Shame-based regulation is a concept rooted in the affect theory work of Silvan Tomkins and developed clinically by scholars including Gershen Kaufman, PhD, author of Shame: The Power of Caring, and later by Brené Brown, PhD, LMSW, research professor at the University of Houston and author of Daring Greatly and Atlas of the Heart. What this framework recognizes is that for people raised in environments where emotional needs were treated as impositions, shame becomes the primary behavioral regulator. You don’t overextend yourself because you love giving — you overextend because the threat of feeling ashamed, of being experienced as needy or selfish or too much, is so aversive that you’ll sacrifice your own limits to avoid it. The over-functioning looks like generosity from the outside and often feels like it from the inside, too. But it’s fundamentally organized around avoiding shame rather than freely choosing to give, and that distinction matters enormously for the work of change.

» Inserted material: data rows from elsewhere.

**src/rtl/gpio_chgint_port.sv**
```systemverilog
module gpio_chgint_port #(
  parameter int W = 8
) (
  input  logic         clk,
  input  logic         rst_n,
  input  logic [1:0]   reg_addr,
  input  logic         reg_wr,
  input  logic         reg_rd,
  input  logic [W-1:0] reg_wdata,
  output logic [W-1:0] reg_rdata,
  input  logic [W-1:0] pin_in,
  output logic [W-1:0] pin_out,
  output logic [W-1:0] pin_oe,
  output logic         irq_pull_low
);
  localparam logic [1:0] A_IN = 2'd0, A_OUT = 2'd1, A_POL = 2'd2, A_DIR = 2'd3;

  logic [W-1:0] meta, sync, snap, outr, pol, dir;
  logic         rd_in;

  assign rd_in = reg_rd && (reg_addr == A_IN);

  always_ff @(posedge clk) begin
    if (!rst_n) begin
      meta <= pin_in;
      sync <= pin_in;
      snap <= pin_in;
      outr <= '1;
      pol  <= '0;
      dir  <= '1;
    end else begin
      meta <= pin_in;
      sync <= meta;
      if (rd_in) snap <= sync;
      if (reg_wr) begin
        case (reg_addr)
          A_OUT:   outr <= reg_wdata;
          A_POL:   pol  <= reg_wdata;
          A_DIR:   dir  <= reg_wdata;
          default: ;
        endcase
      end
    end
  end

  always_comb begin
    case (reg_addr)
      A_OUT:   reg_rdata = outr;
      A_POL:   reg_rdata = pol;
      A_DIR:   reg_rdata = dir;
      default: reg_rdata = sync ^ pol;
    endcase
  end

  assign pin_out      = outr;
  assign pin_oe       = ~dir;
  assign irq_pull_low = (|((sync ^ snap) & dir)) && !rd_in;

  a_r2_dir_write: assert property (@(posedge clk) disable iff (!rst_n)
    ($past(rst_n) && $past(reg_wr && reg_addr == A_DIR)) |-> (pin_oe == ~$past(reg_wdata)));
  a_r3_out_write: assert property (@(posedge clk) disable iff (!rst_n)
    ($past(rst_n) && $past(reg_wr && reg_addr == A_OUT)) |-> (pin_out == $past(reg_wdata)));
  a_r8_all_outputs_quiet: assert property (@(posedge clk) disable iff (!rst_n)
    (pin_oe == '1) |-> !irq_pull_low);
  a_r7_read_rearms: assert property (@(posedge clk) disable iff (!rst_n)
    ($past(rst_n) && $past(rd_in) && sync == $past(sync)) |-> !irq_pull_low);
  a_r7_read_masks: assert property (@(posedge clk) disable iff (!rst_n)
    (reg_rd && reg_addr == A_IN) |-> !irq_pull_low);
endmodule

```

“Addiction begins when a woman loses her handmade and meaningful life.”
Clarissa Pinkola Estés, PhD, Jungian Psychoanalyst, Author of Women Who Run With the Wolves
Estés is naming something that reaches far beyond addiction in the clinical sense: she’s describing the cost of a life organized around managing other people’s emotional states and external expectations rather than one’s own authentic experience and desires. The woman reading quotes about having needs at whatever hour she’s found this page has likely been running the over-functioning loop for years, possibly decades. She hasn’t failed to learn the right boundary techniques. She’s been operating under a shame-based system that makes having needs feel like a fundamental violation of who she’s supposed to be. That’s a deeper layer of work than tips and scripts for saying no — and it’s the layer worth addressing.
Clinically, this reframe is often what finally creates movement for clients who have read every boundary book and still can’t seem to hold the line when it matters most. When we shift the question from “why can’t I set limits?” to “what do I believe will happen if I do, and where did that belief come from?”, the shame-based regulation becomes visible. It has a history; it has a logic; it has a nervous system signature. And what becomes visible and named can be worked with. The next section explores what it looks like to begin loosening this loop — not through willpower, but through the slower, more reliable process of changing your relationship to your own needs from the inside.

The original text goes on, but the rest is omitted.